▶ Exercise: Your answer should consist of each line from the data below that contains "cycle".

▶ Collected data entries:
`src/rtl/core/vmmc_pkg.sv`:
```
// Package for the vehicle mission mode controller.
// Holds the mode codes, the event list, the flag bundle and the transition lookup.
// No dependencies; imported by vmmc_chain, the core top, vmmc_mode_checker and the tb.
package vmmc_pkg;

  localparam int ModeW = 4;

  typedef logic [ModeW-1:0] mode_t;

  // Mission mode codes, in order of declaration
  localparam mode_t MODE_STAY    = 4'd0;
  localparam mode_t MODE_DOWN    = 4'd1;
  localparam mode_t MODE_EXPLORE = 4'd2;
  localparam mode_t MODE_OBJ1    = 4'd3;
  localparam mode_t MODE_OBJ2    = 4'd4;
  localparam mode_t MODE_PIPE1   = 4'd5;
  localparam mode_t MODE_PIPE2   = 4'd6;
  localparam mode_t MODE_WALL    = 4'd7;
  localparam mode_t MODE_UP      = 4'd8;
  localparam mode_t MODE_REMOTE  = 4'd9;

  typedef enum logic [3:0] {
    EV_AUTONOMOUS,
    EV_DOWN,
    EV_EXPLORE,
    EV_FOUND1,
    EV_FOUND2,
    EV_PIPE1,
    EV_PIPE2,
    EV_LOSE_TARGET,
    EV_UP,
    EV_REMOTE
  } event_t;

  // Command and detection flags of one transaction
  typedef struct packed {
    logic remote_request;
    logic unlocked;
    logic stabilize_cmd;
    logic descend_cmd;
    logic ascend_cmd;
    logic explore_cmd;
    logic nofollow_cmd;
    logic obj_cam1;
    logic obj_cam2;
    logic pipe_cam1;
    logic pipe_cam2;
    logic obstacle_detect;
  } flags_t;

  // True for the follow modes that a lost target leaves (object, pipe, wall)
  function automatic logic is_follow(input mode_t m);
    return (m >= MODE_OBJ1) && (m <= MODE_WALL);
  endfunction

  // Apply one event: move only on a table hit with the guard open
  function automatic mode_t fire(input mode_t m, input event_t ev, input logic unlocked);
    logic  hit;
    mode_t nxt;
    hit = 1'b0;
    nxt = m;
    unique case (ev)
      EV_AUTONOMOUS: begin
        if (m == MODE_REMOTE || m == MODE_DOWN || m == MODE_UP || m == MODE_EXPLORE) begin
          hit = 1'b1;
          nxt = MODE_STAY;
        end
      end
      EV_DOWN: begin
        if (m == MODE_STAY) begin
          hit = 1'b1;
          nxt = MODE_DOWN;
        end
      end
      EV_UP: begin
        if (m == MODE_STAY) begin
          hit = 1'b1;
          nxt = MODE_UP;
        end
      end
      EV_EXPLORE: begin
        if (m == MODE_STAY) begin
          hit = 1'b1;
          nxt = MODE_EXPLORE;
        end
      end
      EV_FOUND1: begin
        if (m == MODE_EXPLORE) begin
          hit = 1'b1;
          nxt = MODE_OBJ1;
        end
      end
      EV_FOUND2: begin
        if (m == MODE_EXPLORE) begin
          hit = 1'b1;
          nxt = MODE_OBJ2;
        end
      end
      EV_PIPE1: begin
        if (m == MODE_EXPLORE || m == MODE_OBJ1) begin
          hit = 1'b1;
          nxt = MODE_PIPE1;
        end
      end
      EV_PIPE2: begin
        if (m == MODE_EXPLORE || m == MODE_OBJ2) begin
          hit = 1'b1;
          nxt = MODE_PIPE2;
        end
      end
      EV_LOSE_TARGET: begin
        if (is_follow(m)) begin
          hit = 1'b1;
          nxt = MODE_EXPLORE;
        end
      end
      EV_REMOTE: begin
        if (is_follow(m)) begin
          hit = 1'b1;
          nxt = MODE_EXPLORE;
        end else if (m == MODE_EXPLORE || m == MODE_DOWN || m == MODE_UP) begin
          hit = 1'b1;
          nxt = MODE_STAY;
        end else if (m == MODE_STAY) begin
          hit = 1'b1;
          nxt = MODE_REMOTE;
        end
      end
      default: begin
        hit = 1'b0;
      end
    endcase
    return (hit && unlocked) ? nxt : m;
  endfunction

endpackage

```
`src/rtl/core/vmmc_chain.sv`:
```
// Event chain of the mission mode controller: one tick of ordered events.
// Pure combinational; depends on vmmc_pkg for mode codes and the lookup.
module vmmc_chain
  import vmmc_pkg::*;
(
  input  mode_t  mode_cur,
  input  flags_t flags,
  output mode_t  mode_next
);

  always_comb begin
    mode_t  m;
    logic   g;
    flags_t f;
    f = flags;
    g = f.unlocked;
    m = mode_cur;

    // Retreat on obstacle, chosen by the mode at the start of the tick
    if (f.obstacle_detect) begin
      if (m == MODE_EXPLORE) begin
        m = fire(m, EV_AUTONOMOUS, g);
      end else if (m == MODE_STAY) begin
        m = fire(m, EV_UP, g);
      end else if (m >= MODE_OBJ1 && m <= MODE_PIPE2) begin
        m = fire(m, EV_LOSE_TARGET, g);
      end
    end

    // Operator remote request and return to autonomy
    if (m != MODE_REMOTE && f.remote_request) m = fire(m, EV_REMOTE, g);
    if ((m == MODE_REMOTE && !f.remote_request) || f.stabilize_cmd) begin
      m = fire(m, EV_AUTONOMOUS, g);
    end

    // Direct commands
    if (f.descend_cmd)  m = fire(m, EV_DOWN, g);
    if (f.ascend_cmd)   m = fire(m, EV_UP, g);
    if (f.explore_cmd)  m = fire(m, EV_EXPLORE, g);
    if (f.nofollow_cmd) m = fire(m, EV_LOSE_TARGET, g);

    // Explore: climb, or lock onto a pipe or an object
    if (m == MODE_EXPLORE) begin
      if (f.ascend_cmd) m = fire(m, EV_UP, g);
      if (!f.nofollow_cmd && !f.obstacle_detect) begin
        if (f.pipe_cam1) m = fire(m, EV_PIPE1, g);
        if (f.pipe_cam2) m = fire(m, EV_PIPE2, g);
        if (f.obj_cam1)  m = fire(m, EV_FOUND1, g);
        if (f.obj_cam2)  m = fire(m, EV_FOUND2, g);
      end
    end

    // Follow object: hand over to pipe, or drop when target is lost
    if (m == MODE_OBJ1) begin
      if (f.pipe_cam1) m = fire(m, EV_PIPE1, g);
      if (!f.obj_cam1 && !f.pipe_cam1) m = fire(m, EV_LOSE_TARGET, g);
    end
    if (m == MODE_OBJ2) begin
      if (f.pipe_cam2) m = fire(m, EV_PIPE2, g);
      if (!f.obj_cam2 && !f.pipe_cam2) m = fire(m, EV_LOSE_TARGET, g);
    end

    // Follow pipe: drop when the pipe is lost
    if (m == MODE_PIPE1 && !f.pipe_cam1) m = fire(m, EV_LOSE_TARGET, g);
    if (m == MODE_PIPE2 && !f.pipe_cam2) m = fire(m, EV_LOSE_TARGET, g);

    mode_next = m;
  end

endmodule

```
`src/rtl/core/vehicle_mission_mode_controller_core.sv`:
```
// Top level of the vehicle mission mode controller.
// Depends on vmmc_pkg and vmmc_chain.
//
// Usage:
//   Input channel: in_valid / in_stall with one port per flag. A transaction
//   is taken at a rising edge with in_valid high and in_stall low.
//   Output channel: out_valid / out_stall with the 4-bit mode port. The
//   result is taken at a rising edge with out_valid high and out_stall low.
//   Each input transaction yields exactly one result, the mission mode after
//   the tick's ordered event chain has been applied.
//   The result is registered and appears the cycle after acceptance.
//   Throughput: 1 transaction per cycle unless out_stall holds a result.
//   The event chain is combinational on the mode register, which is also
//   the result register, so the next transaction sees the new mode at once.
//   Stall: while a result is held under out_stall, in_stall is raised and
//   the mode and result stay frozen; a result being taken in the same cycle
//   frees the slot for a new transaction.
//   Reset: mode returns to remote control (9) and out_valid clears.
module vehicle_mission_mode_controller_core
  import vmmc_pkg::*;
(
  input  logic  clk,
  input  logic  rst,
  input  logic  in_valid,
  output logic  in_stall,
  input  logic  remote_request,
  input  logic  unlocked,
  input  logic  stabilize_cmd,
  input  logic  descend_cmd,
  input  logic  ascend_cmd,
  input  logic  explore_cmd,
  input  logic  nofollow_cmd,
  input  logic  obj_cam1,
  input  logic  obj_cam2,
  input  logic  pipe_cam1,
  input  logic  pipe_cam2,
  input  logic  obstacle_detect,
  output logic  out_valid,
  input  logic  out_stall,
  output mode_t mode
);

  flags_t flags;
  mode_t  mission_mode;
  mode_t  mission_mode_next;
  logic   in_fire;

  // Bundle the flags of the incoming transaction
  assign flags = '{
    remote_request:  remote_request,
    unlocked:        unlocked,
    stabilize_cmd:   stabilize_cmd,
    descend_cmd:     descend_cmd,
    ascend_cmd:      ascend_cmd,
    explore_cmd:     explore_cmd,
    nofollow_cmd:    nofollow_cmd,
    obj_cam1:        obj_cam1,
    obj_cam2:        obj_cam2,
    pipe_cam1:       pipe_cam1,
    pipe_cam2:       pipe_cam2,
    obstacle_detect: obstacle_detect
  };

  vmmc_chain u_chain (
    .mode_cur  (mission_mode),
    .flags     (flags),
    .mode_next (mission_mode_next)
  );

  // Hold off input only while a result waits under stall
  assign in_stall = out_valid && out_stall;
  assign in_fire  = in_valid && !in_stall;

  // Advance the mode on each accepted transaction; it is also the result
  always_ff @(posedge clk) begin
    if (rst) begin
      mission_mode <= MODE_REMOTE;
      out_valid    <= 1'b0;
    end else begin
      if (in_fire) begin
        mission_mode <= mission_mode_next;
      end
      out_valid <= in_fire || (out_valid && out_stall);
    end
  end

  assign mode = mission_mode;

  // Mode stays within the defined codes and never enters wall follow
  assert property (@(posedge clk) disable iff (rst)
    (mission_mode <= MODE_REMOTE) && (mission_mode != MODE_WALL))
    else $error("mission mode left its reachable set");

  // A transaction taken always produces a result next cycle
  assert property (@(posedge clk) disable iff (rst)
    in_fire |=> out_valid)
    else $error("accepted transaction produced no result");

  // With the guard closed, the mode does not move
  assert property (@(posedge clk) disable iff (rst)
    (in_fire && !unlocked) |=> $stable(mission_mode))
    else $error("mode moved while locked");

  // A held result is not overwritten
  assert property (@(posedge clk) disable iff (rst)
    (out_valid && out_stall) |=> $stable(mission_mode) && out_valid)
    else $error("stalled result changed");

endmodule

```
==
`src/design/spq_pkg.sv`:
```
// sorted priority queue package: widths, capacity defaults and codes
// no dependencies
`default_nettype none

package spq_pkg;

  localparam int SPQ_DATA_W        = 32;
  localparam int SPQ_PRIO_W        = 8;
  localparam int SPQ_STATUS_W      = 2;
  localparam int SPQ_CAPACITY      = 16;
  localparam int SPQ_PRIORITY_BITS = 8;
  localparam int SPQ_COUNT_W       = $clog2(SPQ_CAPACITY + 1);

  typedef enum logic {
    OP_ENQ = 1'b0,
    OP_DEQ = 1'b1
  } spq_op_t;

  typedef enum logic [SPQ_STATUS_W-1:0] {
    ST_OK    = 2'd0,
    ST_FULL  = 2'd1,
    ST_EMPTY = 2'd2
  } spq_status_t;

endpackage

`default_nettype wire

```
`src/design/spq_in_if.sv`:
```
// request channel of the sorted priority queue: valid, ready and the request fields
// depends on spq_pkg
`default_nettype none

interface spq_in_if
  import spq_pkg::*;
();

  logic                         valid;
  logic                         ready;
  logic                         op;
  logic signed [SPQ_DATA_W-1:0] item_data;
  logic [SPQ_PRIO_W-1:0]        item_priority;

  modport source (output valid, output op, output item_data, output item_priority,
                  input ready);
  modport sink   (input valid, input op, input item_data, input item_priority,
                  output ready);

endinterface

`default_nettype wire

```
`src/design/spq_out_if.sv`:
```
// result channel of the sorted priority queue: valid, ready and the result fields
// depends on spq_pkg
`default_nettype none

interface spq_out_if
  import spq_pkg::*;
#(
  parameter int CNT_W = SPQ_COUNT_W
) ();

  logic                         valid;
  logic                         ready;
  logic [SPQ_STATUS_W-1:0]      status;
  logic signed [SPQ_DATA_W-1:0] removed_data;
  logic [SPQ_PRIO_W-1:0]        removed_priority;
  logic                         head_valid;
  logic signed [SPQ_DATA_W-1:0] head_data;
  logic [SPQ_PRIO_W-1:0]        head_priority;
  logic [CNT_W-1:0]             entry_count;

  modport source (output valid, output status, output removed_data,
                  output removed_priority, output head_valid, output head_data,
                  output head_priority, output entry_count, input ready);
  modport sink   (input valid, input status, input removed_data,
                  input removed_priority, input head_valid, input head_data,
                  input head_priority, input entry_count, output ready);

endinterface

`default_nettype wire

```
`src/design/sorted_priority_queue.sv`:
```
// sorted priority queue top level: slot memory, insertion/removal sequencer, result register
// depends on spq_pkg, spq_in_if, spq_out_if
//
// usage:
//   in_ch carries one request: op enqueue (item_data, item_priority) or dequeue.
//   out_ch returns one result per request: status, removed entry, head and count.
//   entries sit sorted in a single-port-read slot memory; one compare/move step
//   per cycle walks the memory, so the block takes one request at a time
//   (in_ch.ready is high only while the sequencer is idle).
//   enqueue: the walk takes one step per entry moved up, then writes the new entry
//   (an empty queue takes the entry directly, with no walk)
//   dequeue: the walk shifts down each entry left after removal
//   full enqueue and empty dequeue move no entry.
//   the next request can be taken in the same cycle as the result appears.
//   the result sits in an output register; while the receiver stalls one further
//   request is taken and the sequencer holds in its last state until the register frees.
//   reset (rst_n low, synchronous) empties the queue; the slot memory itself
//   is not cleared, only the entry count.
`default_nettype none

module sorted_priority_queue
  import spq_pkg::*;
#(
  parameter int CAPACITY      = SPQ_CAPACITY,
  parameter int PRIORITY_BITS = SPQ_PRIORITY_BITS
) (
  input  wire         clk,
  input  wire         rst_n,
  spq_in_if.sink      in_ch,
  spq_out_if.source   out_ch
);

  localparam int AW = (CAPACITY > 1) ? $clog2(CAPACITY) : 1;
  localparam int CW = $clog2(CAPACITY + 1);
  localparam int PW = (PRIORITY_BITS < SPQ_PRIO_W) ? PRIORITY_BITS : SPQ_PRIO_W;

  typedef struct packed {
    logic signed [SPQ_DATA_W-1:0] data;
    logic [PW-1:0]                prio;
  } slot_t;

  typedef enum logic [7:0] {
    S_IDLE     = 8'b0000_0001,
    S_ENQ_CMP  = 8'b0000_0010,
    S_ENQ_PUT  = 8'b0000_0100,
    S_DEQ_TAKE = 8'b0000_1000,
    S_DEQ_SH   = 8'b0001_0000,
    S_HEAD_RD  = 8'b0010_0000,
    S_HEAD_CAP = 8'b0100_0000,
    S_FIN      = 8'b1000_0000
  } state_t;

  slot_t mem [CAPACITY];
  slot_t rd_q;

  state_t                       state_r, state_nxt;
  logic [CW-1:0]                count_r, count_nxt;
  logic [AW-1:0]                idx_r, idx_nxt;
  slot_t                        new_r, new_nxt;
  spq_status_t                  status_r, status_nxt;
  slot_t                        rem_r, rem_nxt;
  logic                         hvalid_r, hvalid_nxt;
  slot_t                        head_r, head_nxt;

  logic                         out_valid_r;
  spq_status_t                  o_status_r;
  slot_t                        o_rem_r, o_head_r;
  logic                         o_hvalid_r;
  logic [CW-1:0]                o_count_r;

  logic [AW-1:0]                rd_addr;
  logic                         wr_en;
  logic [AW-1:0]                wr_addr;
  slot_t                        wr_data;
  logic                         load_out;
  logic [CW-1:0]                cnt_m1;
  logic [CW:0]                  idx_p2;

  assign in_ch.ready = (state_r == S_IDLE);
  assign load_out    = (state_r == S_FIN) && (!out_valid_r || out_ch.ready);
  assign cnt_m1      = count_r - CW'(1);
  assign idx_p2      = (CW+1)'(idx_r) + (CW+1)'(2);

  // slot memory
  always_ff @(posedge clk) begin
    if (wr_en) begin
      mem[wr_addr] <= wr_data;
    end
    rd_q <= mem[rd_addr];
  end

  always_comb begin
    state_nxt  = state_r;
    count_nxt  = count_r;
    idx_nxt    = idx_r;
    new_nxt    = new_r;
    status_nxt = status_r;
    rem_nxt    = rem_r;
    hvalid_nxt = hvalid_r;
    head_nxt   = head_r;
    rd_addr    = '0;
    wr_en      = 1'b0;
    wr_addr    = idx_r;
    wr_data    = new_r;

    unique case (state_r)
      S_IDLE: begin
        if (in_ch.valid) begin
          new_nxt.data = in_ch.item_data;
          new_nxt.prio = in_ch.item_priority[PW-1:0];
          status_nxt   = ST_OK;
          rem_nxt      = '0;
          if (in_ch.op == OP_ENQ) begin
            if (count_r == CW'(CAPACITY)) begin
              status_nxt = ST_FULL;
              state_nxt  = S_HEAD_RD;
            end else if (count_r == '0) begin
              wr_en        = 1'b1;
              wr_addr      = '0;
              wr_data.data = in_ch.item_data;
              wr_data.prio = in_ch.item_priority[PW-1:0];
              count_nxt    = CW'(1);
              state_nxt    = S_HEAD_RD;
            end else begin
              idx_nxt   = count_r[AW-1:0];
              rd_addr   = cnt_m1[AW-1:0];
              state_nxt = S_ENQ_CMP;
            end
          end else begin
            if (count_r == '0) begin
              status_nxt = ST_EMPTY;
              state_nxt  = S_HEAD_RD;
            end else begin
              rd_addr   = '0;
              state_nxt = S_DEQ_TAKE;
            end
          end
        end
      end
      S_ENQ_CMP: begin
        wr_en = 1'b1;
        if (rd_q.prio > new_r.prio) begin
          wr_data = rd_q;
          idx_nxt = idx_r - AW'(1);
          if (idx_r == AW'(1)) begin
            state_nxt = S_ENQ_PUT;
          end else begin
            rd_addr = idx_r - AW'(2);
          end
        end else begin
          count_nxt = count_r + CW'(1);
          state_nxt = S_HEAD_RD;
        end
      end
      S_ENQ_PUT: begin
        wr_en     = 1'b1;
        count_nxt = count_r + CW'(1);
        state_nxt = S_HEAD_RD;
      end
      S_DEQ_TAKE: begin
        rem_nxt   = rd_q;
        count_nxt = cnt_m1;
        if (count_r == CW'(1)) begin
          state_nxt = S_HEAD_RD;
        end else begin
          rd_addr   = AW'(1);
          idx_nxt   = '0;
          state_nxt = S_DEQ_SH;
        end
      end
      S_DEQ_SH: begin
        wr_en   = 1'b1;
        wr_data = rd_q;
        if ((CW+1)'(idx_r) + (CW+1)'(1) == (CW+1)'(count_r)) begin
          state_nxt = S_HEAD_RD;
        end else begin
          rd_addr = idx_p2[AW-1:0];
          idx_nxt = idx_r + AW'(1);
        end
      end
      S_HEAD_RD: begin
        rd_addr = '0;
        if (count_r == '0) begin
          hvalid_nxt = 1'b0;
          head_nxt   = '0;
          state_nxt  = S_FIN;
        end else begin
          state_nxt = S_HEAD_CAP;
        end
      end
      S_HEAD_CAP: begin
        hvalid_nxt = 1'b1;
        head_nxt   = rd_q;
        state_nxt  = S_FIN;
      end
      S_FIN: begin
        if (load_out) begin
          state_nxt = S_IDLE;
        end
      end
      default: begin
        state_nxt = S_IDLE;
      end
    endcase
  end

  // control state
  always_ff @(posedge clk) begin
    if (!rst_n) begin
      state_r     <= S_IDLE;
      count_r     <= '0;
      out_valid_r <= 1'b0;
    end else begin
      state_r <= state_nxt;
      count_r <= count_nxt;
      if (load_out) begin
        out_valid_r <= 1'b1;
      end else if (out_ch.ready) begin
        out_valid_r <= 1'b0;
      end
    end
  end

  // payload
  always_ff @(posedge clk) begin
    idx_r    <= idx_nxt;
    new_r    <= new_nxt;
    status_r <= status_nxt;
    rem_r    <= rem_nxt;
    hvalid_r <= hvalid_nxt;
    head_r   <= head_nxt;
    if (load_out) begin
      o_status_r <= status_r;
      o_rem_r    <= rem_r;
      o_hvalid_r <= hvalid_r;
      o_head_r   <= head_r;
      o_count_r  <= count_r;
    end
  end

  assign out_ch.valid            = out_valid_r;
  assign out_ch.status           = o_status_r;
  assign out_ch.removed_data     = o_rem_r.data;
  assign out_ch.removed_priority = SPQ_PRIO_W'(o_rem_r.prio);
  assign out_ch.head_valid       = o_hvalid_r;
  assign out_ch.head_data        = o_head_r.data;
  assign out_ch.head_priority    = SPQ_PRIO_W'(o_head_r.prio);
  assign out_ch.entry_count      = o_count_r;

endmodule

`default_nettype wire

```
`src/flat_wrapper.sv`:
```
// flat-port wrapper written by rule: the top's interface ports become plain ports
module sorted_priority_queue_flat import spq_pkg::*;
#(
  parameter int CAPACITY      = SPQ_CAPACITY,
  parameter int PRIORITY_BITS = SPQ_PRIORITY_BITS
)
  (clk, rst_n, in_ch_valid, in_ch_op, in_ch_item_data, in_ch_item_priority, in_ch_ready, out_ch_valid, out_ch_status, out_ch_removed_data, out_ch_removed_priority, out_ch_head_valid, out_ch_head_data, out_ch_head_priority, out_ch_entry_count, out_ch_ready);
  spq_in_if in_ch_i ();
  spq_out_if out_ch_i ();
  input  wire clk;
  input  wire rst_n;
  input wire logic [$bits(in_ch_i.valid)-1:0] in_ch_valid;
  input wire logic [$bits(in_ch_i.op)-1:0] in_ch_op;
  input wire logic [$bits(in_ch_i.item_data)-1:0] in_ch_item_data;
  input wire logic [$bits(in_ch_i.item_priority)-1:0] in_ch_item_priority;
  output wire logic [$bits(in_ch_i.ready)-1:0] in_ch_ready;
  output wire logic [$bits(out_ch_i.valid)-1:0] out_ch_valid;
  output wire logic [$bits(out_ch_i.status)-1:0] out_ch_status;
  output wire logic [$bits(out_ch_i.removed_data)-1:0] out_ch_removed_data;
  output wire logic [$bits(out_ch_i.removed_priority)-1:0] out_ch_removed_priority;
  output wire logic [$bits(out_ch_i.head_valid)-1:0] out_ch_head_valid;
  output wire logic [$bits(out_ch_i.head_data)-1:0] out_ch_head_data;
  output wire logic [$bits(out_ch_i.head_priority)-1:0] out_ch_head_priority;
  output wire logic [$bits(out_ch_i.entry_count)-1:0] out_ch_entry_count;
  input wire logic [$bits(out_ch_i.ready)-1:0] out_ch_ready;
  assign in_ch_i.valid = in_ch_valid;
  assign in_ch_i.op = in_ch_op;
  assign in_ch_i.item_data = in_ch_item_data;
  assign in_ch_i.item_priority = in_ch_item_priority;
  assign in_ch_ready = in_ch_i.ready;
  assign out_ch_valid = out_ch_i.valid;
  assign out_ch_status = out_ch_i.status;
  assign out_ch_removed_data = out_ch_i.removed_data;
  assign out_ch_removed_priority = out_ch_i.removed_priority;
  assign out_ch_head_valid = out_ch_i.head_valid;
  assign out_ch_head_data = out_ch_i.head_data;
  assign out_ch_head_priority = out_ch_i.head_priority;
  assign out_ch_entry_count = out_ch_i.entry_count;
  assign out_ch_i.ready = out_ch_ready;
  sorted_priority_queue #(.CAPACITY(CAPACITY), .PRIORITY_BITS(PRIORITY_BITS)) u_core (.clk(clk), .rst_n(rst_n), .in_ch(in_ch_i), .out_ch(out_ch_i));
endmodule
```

▶ Solved problem:
//   The result is registered and appears the cycle after acceptance.
//   Throughput: 1 transaction per cycle unless out_stall holds a result.
//   the mode and result stay frozen; a result being taken in the same cycle
  // A transaction taken always produces a result next cycle
//   per cycle walks the memory, so the block takes one request at a time
//   the next request can be taken in the same cycle as the result appears.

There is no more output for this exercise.